_PROBLEM REQUIREMENTS:_ Starting from the first line, set down the entire listing exactly.

_TASK INPUTS:_
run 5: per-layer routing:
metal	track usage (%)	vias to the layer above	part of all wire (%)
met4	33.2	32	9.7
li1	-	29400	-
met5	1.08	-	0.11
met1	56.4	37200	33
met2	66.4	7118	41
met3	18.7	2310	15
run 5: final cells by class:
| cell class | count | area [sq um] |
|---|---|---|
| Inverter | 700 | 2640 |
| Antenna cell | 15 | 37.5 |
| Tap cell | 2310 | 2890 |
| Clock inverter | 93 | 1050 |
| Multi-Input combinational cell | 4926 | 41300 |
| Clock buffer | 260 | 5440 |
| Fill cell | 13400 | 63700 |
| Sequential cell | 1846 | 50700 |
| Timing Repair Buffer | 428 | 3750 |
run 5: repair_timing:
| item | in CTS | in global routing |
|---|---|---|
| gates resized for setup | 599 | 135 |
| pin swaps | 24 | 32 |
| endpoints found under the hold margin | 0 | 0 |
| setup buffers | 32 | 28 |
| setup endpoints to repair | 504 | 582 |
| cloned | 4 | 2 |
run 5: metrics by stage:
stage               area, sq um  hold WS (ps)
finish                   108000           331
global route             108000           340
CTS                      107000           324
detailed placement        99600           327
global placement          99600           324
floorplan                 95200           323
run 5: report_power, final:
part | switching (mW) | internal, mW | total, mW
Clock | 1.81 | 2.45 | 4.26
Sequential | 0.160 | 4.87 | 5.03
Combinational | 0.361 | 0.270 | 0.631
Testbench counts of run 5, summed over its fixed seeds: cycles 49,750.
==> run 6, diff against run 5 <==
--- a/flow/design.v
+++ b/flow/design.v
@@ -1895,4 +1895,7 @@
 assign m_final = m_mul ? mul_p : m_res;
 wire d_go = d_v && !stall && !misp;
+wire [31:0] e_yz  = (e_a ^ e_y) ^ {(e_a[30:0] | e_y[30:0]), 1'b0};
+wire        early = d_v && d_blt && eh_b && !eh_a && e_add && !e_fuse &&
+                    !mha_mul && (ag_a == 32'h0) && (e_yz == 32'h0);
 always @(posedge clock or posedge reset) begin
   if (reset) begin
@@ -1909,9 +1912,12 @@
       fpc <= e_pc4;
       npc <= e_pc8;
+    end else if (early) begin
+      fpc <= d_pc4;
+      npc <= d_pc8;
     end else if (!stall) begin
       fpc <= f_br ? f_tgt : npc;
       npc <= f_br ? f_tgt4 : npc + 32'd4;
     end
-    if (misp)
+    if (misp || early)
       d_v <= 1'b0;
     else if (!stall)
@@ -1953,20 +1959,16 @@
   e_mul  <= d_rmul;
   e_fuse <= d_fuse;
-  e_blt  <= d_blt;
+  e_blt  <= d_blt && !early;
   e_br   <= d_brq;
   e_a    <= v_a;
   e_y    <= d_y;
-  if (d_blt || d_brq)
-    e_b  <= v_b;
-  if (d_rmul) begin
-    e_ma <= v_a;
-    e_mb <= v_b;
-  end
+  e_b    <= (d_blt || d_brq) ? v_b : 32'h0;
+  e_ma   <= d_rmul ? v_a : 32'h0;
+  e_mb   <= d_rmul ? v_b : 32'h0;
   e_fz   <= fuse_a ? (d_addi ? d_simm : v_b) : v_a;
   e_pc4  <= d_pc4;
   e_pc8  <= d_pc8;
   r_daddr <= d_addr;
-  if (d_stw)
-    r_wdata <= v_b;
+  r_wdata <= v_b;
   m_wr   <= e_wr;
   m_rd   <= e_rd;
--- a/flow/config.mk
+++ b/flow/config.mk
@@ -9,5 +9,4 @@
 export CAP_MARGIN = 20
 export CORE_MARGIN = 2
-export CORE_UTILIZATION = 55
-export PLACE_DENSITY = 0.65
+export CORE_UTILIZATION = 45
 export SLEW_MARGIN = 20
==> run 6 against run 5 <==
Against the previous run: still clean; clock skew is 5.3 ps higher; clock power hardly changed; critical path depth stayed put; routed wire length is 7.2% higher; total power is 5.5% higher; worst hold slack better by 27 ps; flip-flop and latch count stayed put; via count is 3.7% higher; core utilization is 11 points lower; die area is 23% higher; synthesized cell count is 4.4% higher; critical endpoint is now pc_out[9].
Source: an optimization exercise on an open RTL-to-GDS flow (aim: small area). Production flows keep margins and buffers that such runs may drop. In this exercise RTL edits were held to simulation tests only and were not proved equivalent to the original. Power and IR drop assume default switching activity.

==> 04-23 <==
==> flow/design.v <==
package pkg_UART;    
    typedef struct packed {
        logic [29 : 0]  zero;
        logic           new_rx;
        logic           send;
    } control_UART_r;
    typedef struct packed {
        logic [23 : 0]  zero;
        logic [7  : 0]  data;
    } data_UART_r;
endpackage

_ANSWER TO THE EXERCISE:_
run 5: per-layer routing:
metal	track usage (%)	vias to the layer above	part of all wire (%)
met4	33.2	32	9.7
li1	-	29400	-
met5	1.08	-	0.11
met1	56.4	37200	33
met2	66.4	7118	41
met3	18.7	2310	15
run 5: final cells by class:
| cell class | count | area [sq um] |
|---|---|---|
| Inverter | 700 | 2640 |
| Antenna cell | 15 | 37.5 |
| Tap cell | 2310 | 2890 |
| Clock inverter | 93 | 1050 |
| Multi-Input combinational cell | 4926 | 41300 |
| Clock buffer | 260 | 5440 |
| Fill cell | 13400 | 63700 |
| Sequential cell | 1846 | 50700 |
| Timing Repair Buffer | 428 | 3750 |
run 5: repair_timing:
| item | in CTS | in global routing |
|---|---|---|
| gates resized for setup | 599 | 135 |
| pin swaps | 24 | 32 |
| endpoints found under the hold margin | 0 | 0 |
| setup buffers | 32 | 28 |
| setup endpoints to repair | 504 | 582 |
| cloned | 4 | 2 |
run 5: metrics by stage:
stage               area, sq um  hold WS (ps)
finish                   108000           331
global route             108000           340
CTS                      107000           324
detailed placement        99600           327
global placement          99600           324
floorplan                 95200           323
run 5: report_power, final:
part | switching (mW) | internal, mW | total, mW
Clock | 1.81 | 2.45 | 4.26
Sequential | 0.160 | 4.87 | 5.03
Combinational | 0.361 | 0.270 | 0.631
Testbench counts of run 5, summed over its fixed seeds: cycles 49,750.
==> run 6, diff against run 5 <==
--- a/flow/design.v
+++ b/flow/design.v
@@ -1895,4 +1895,7 @@
 assign m_final = m_mul ? mul_p : m_res;
 wire d_go = d_v && !stall && !misp;
+wire [31:0] e_yz  = (e_a ^ e_y) ^ {(e_a[30:0] | e_y[30:0]), 1'b0};
+wire        early = d_v && d_blt && eh_b && !eh_a && e_add && !e_fuse &&
+                    !mha_mul && (ag_a == 32'h0) && (e_yz == 32'h0);
 always @(posedge clock or posedge reset) begin
   if (reset) begin
@@ -1909,9 +1912,12 @@
       fpc <= e_pc4;
       npc <= e_pc8;
+    end else if (early) begin
+      fpc <= d_pc4;
+      npc <= d_pc8;
     end else if (!stall) begin
       fpc <= f_br ? f_tgt : npc;
       npc <= f_br ? f_tgt4 : npc + 32'd4;
     end
-    if (misp)
+    if (misp || early)
       d_v <= 1'b0;
     else if (!stall)
@@ -1953,20 +1959,16 @@
   e_mul  <= d_rmul;
   e_fuse <= d_fuse;
-  e_blt  <= d_blt;
+  e_blt  <= d_blt && !early;
   e_br   <= d_brq;
   e_a    <= v_a;
   e_y    <= d_y;
-  if (d_blt || d_brq)
-    e_b  <= v_b;
-  if (d_rmul) begin
-    e_ma <= v_a;
-    e_mb <= v_b;
-  end
+  e_b    <= (d_blt || d_brq) ? v_b : 32'h0;
+  e_ma   <= d_rmul ? v_a : 32'h0;
+  e_mb   <= d_rmul ? v_b : 32'h0;
   e_fz   <= fuse_a ? (d_addi ? d_simm : v_b) : v_a;
   e_pc4  <= d_pc4;
   e_pc8  <= d_pc8;
   r_daddr <= d_addr;
-  if (d_stw)
-    r_wdata <= v_b;
+  r_wdata <= v_b;
   m_wr   <= e_wr;
   m_rd   <= e_rd;
--- a/flow/config.mk
+++ b/flow/config.mk
@@ -9,5 +9,4 @@
 export CAP_MARGIN = 20
 export CORE_MARGIN = 2
-export CORE_UTILIZATION = 55
-export PLACE_DENSITY = 0.65
+export CORE_UTILIZATION = 45
 export SLEW_MARGIN = 20
==> run 6 against run 5 <==
Against the previous run: still clean; clock skew is 5.3 ps higher; clock power hardly changed; critical path depth stayed put; routed wire length is 7.2% higher; total power is 5.5% higher; worst hold slack better by 27 ps; flip-flop and latch count stayed put; via count is 3.7% higher; core utilization is 11 points lower; die area is 23% higher; synthesized cell count is 4.4% higher; critical endpoint is now pc_out[9].
Source: an optimization exercise on an open RTL-to-GDS flow (aim: small area). Production flows keep margins and buffers that such runs may drop. In this exercise RTL edits were held to simulation tests only and were not proved equivalent to the original. Power and IR drop assume default switching activity.

==> 04-23 <==
==> flow/design.v <==
package pkg_UART;    
    typedef struct packed {
        logic [29 : 0]  zero;
        logic           new_rx;
        logic           send;
    } control_UART_r;
    typedef struct packed {
        logic [23 : 0]  zero;
        logic [7  : 0]  data;
    } data_UART_r;
endpackage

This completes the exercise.